Extracted records:

<file path="flow/design.v">
`timescale 1ns / 1ps
module ram(
    data,addr,we,clk,en,dout
    );
    input [7:0] data;
     input [9:0] addr;
     input we;
     input clk, en;
     output reg[7:0] dout;
     reg[7:0] ram [1023:0];
     always@(posedge clk)begin
     if(en)
      if(we)
       ram[addr]=data;
     else
      dout=ram[addr];
     else
      dout=8'bz;
      end
endmodule
</file>
<file path="flow/run.sh">
#!/bin/bash
# OpenROAD 26Q1-2900-gdf79404cd8, Yosys 0.63+post, stock flow scripts
make -C /OpenROAD-flow-scripts/flow DESIGN_CONFIG=/design/flow/config.mk WORK_HOME=/design/flow/orfs finish
</file>
<file path="flow/constraint.sdc">
current_design ram

set clk_period 75.3
set clk_io_pct 0.2

create_clock -name clk0 -period $clk_period [get_ports {clk}]

set non_clock_inputs [all_inputs -no_clocks]
set_input_delay [expr $clk_period * $clk_io_pct] -clock clk0 $non_clock_inputs
set_output_delay [expr $clk_period * $clk_io_pct] -clock clk0 [all_outputs]
</file>
<file path="flow/config.mk">
export PLATFORM = sky130hd
export DESIGN_NAME = ram
export DESIGN_NICKNAME = ram
export VERILOG_FILES = /design/flow/design.v
export SDC_FILE = /design/flow/constraint.sdc
export NUM_CORES = 4
export LEC_CHECK = 1
export CORE_UTILIZATION = 40
export SYNTH_HDL_FRONTEND = slang
</file>
==> flow_summary.ini <==
; synthesis and place-and-route metrics
[drt]
first_pass_iters = 5
ant_nets = 0
dr.first_iter.drc_count = 11327
vias_per_cell = 5.59
routed_wirelength_um = 867000
dr_total_vias = 162695
drt-wirelength-per-cell_um = 29.8
drc = 0

[global_route]
grt_use_total = 0.236
overflow = 0
first_global_vias = 169374
grt_max_degree = 130
grt_pass1_wl_um = 1230000
antenna_found_initial = 70

[synth]
syn_area_per_cell_sq_um = 18.1
netlist_area_sq_um = 316000
netlist_top_cells_area = edfxtp_1 78%, mux2i_1 12%, o22ai_1 3.0%
ys_sh_xor = 0
muxShareOfSynthArea = 0.134
synth_top_cell_by_area = edfxtp_1
top_logic_kind = multiplexers
yosysCellCount = 17460
netlist_instances = 17460
ys_warn_count = 0
edf_count = 8200
async_flop_share = 0
synth-main-ff-cell = edfxtp_1
ys_seq_share = 0.779
synth_top_area_share = 0.779
synth.distinct_cells = 51
ys_area_sq_um = 316000
ys.flops = 8200
synthAoiAreaFrac = 0.0403
common_cells = 8200 x edfxtp_1, 3634 x mux2i_1, 1513 x o22ai_1
yosys.area_share.simple = 0.0309
adder_share = 0
post-synth-top-count-cell = edfxtp_1

[clocking]
ctsResizeCount = 0
clock_latency_ns = 1.17
hold_buffers = 0
cts_made_buffers = 789
root_buffer = clkbuf_16
cts_tree = done
path_clk_slew_ns = 0.06
clk_path_buf_depth = 4
htreeDepth = 6
clock-sinks = 8200
post_cts_buffers = 0

[timing]
fin_skew_ns = 0.0521
rsz0062_at_grt = no
setup-violations-final = 0
maxClockFrequency_mhz = 45.4
tns_ns = 0
layout_setup_ws_ns = 53.28
period_minus_slack_ns = 22.02
hold_viol_final = 0
period_used_share = 0.292
max_slew.worst_pin.slew_ns = 1.15
maxSlewViolCount = 0
max_slew_margin = 0.231

[floorplanning]
chipArea_sq_um = 794000
core-area_sq_um = 788000
ios = 29
initCoreUtil = 0.401
fp.dieW_um = 891
rows = 326
die_h_um = 891

[critical_path]
r2r-start = ram[7169]
reg2reg_to = dout[1]
required_ns = 76.18
critPathKind = in -> reg
r2r_cells = 7
cp-start-kind = input port
cp.arrival_ns = 22.90
rrSetupSlack_ns = 71.34
end_kind = flip-flop
worstPathMaxFanout = 88

[flow_run]
max_cap_violations = 0
openroad.warnings = 39

[place]
portBuffers = 28
pre_cts_ws_ns = 52.06
postPlaceCellArea_sq_um = 331000
globalplace.congestion = 0.898
dp_hpwl_um = 530000

[layout]
design_area_sq_um = 355000
layout-drive-gt1-share = 0.112
fill_cells = 65414
areaGrowthSynthToFinish_pct = 12.3

[outcome]
status = finished, final reports clean

[min_path]
holdPathEnd = dout[7]
hp-start = ram[3183]
holdPathStages = 5
hp-class = reg -> reg

[power_and_ir_drop]
cellPowerDensity_nw_per_um2 = 25.7
power_leakage_nw = 118
irDropWorstVdd_v = 0.0000288
[layout by cell type, fill, tap and decap left out, drive strengths merged, types with 169 or more instances in the layout]
master,Yosys,routed
nor3,169,169
o22ai,1513,1513
clkbuf,512,1027
nor2,1420,1420
mux2i,3634,3634
edfxtp,8200,8200
buf,610,722
mux4,256,256
clkinv,0,325
o21ai,191,191
nor4,283,283
[power by group]
| part | switching (W) | leakage (nW) | internal (W) |
|---|---|---|---|
| clock network | 0.00166 | 11.7 | 0.00206 |
| registers | 0.00000379 | 73.7 | 0.00502 |
| logic | 0.000274 | 32.3 | 0.000114 |
[per-stage QoR]
step,hold slack (ns),std cells,utilization,power (W)
after floorplan,0.748,17460,-,0.00531
final,0.962,29100,0.450,0.00913
after detailed placement,0.941,27566,0.420,0.00551
after CTS,0.959,28986,0.450,0.00919
after global routing,1.01,29015,0.450,0.00938
after global placement,0.940,27565,0.420,0.00551
[metal layers]
metal,GRT usage,routed length (um),vias to the layer above
li1,-,-,71179
met1,0.286,287000,81569
met2,0.335,393000,8263
met3,0.185,153000,1543
met4,0.0717,32100,141
met5,0.0116,1740,-
[state kept, by name (all words and copies together) (netlist names)]
name  cells
dout      8
ram    8192
[logic make-up (layout without fill, tap and decap cells)]
group | count (synthesis) | after routing
compound gates | 2003 | 2003
buf+inv | 1124 | 2155
flops | 8200 | 8200
mux | 3904 | 3904
other cells | 0 | 113
simple gates | 2229 | 2229
[layout make-up]
cell class | instances | area [sq um] | share of cell area
antenna | 113 | 283 | 0.000797
sequential | 8200 | 246000 | 0.694
clock buffer | 1026 | 20900 | 0.0589
tap | 10496 | 13100 | 0.0370
inverter | 2 | 7.51 | 0.0000212
clock inverter | 394 | 3000 | 0.00844
multi-input combinational | 8136 | 65300 | 0.184
timing repair buffer | 733 | 5950 | 0.0168
[worst max-delay path by stage]
stage / from / to / slack [ns] / cells past startpoint
CTS: addr[1] / dout[5] / 53.33 / 15
global route: addr[1] / dout[5] / 52.86 / 15
finish: addr[1] / dout[5] / 53.28 / 15
[worst max-delay path, stage by stage]
cell     delay (ns)
buf_16         0.33
buf_12         0.57
buf_4          0.64
buf_4          0.69
buf_4          0.64
buf_12         0.53
buf_4          0.64
buf_4          0.60
mux2i_1        0.27
o22ai_1        0.11
nor4_1         0.82
nand3_1        0.21
nand4_1        0.43
nand3_1        0.43
or4_1          0.61
Power figures rest on the tool's default switching activity, not on a simulated workload.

Exercise description:
Every entry above should be given again exactly as shown.

Response to this exercise:
<file path="flow/design.v">
`timescale 1ns / 1ps
module ram(
    data,addr,we,clk,en,dout
    );
    input [7:0] data;
     input [9:0] addr;
     input we;
     input clk, en;
     output reg[7:0] dout;
     reg[7:0] ram [1023:0];
     always@(posedge clk)begin
     if(en)
      if(we)
       ram[addr]=data;
     else
      dout=ram[addr];
     else
      dout=8'bz;
      end
endmodule
</file>
<file path="flow/run.sh">
#!/bin/bash
# OpenROAD 26Q1-2900-gdf79404cd8, Yosys 0.63+post, stock flow scripts
make -C /OpenROAD-flow-scripts/flow DESIGN_CONFIG=/design/flow/config.mk WORK_HOME=/design/flow/orfs finish
</file>
<file path="flow/constraint.sdc">
current_design ram

set clk_period 75.3
set clk_io_pct 0.2

create_clock -name clk0 -period $clk_period [get_ports {clk}]

set non_clock_inputs [all_inputs -no_clocks]
set_input_delay [expr $clk_period * $clk_io_pct] -clock clk0 $non_clock_inputs
set_output_delay [expr $clk_period * $clk_io_pct] -clock clk0 [all_outputs]
</file>
<file path="flow/config.mk">
export PLATFORM = sky130hd
export DESIGN_NAME = ram
export DESIGN_NICKNAME = ram
export VERILOG_FILES = /design/flow/design.v
export SDC_FILE = /design/flow/constraint.sdc
export NUM_CORES = 4
export LEC_CHECK = 1
export CORE_UTILIZATION = 40
export SYNTH_HDL_FRONTEND = slang
</file>
==> flow_summary.ini <==
; synthesis and place-and-route metrics
[drt]
first_pass_iters = 5
ant_nets = 0
dr.first_iter.drc_count = 11327
vias_per_cell = 5.59
routed_wirelength_um = 867000
dr_total_vias = 162695
drt-wirelength-per-cell_um = 29.8
drc = 0

[global_route]
grt_use_total = 0.236
overflow = 0
first_global_vias = 169374
grt_max_degree = 130
grt_pass1_wl_um = 1230000
antenna_found_initial = 70

[synth]
syn_area_per_cell_sq_um = 18.1
netlist_area_sq_um = 316000
netlist_top_cells_area = edfxtp_1 78%, mux2i_1 12%, o22ai_1 3.0%
ys_sh_xor = 0
muxShareOfSynthArea = 0.134
synth_top_cell_by_area = edfxtp_1
top_logic_kind = multiplexers
yosysCellCount = 17460
netlist_instances = 17460
ys_warn_count = 0
edf_count = 8200
async_flop_share = 0
synth-main-ff-cell = edfxtp_1
ys_seq_share = 0.779
synth_top_area_share = 0.779
synth.distinct_cells = 51
ys_area_sq_um = 316000
ys.flops = 8200
synthAoiAreaFrac = 0.0403
common_cells = 8200 x edfxtp_1, 3634 x mux2i_1, 1513 x o22ai_1
yosys.area_share.simple = 0.0309
adder_share = 0
post-synth-top-count-cell = edfxtp_1

[clocking]
ctsResizeCount = 0
clock_latency_ns = 1.17
hold_buffers = 0
cts_made_buffers = 789
root_buffer = clkbuf_16
cts_tree = done
path_clk_slew_ns = 0.06
clk_path_buf_depth = 4
htreeDepth = 6
clock-sinks = 8200
post_cts_buffers = 0

[timing]
fin_skew_ns = 0.0521
rsz0062_at_grt = no
setup-violations-final = 0
maxClockFrequency_mhz = 45.4
tns_ns = 0
layout_setup_ws_ns = 53.28
period_minus_slack_ns = 22.02
hold_viol_final = 0
period_used_share = 0.292
max_slew.worst_pin.slew_ns = 1.15
maxSlewViolCount = 0
max_slew_margin = 0.231

[floorplanning]
chipArea_sq_um = 794000
core-area_sq_um = 788000
ios = 29
initCoreUtil = 0.401
fp.dieW_um = 891
rows = 326
die_h_um = 891

[critical_path]
r2r-start = ram[7169]
reg2reg_to = dout[1]
required_ns = 76.18
critPathKind = in -> reg
r2r_cells = 7
cp-start-kind = input port
cp.arrival_ns = 22.90
rrSetupSlack_ns = 71.34
end_kind = flip-flop
worstPathMaxFanout = 88

[flow_run]
max_cap_violations = 0
openroad.warnings = 39

[place]
portBuffers = 28
pre_cts_ws_ns = 52.06
postPlaceCellArea_sq_um = 331000
globalplace.congestion = 0.898
dp_hpwl_um = 530000

[layout]
design_area_sq_um = 355000
layout-drive-gt1-share = 0.112
fill_cells = 65414
areaGrowthSynthToFinish_pct = 12.3

[outcome]
status = finished, final reports clean

[min_path]
holdPathEnd = dout[7]
hp-start = ram[3183]
holdPathStages = 5
hp-class = reg -> reg

[power_and_ir_drop]
cellPowerDensity_nw_per_um2 = 25.7
power_leakage_nw = 118
irDropWorstVdd_v = 0.0000288
[layout by cell type, fill, tap and decap left out, drive strengths merged, types with 169 or more instances in the layout]
master,Yosys,routed
nor3,169,169
o22ai,1513,1513
clkbuf,512,1027
nor2,1420,1420
mux2i,3634,3634
edfxtp,8200,8200
buf,610,722
mux4,256,256
clkinv,0,325
o21ai,191,191
nor4,283,283
[power by group]
| part | switching (W) | leakage (nW) | internal (W) |
|---|---|---|---|
| clock network | 0.00166 | 11.7 | 0.00206 |
| registers | 0.00000379 | 73.7 | 0.00502 |
| logic | 0.000274 | 32.3 | 0.000114 |
[per-stage QoR]
step,hold slack (ns),std cells,utilization,power (W)
after floorplan,0.748,17460,-,0.00531
final,0.962,29100,0.450,0.00913
after detailed placement,0.941,27566,0.420,0.00551
after CTS,0.959,28986,0.450,0.00919
after global routing,1.01,29015,0.450,0.00938
after global placement,0.940,27565,0.420,0.00551
[metal layers]
metal,GRT usage,routed length (um),vias to the layer above
li1,-,-,71179
met1,0.286,287000,81569
met2,0.335,393000,8263
met3,0.185,153000,1543
met4,0.0717,32100,141
met5,0.0116,1740,-
[state kept, by name (all words and copies together) (netlist names)]
name  cells
dout      8
ram    8192
[logic make-up (layout without fill, tap and decap cells)]
group | count (synthesis) | after routing
compound gates | 2003 | 2003
buf+inv | 1124 | 2155
flops | 8200 | 8200
mux | 3904 | 3904
other cells | 0 | 113
simple gates | 2229 | 2229
[layout make-up]
cell class | instances | area [sq um] | share of cell area
antenna | 113 | 283 | 0.000797
sequential | 8200 | 246000 | 0.694
clock buffer | 1026 | 20900 | 0.0589
tap | 10496 | 13100 | 0.0370
inverter | 2 | 7.51 | 0.0000212
clock inverter | 394 | 3000 | 0.00844
multi-input combinational | 8136 | 65300 | 0.184
timing repair buffer | 733 | 5950 | 0.0168
[worst max-delay path by stage]
stage / from / to / slack [ns] / cells past startpoint
CTS: addr[1] / dout[5] / 53.33 / 15
global route: addr[1] / dout[5] / 52.86 / 15
finish: addr[1] / dout[5] / 53.28 / 15
[worst max-delay path, stage by stage]
cell     delay (ns)
buf_16         0.33
buf_12         0.57
buf_4          0.64
buf_4          0.69
buf_4          0.64
buf_12         0.53
buf_4          0.64
buf_4          0.60
mux2i_1        0.27
o22ai_1        0.11
nor4_1         0.82
nand3_1        0.21
nand4_1        0.43
nand3_1        0.43
or4_1          0.61
Power figures rest on the tool's default switching activity, not on a simulated workload.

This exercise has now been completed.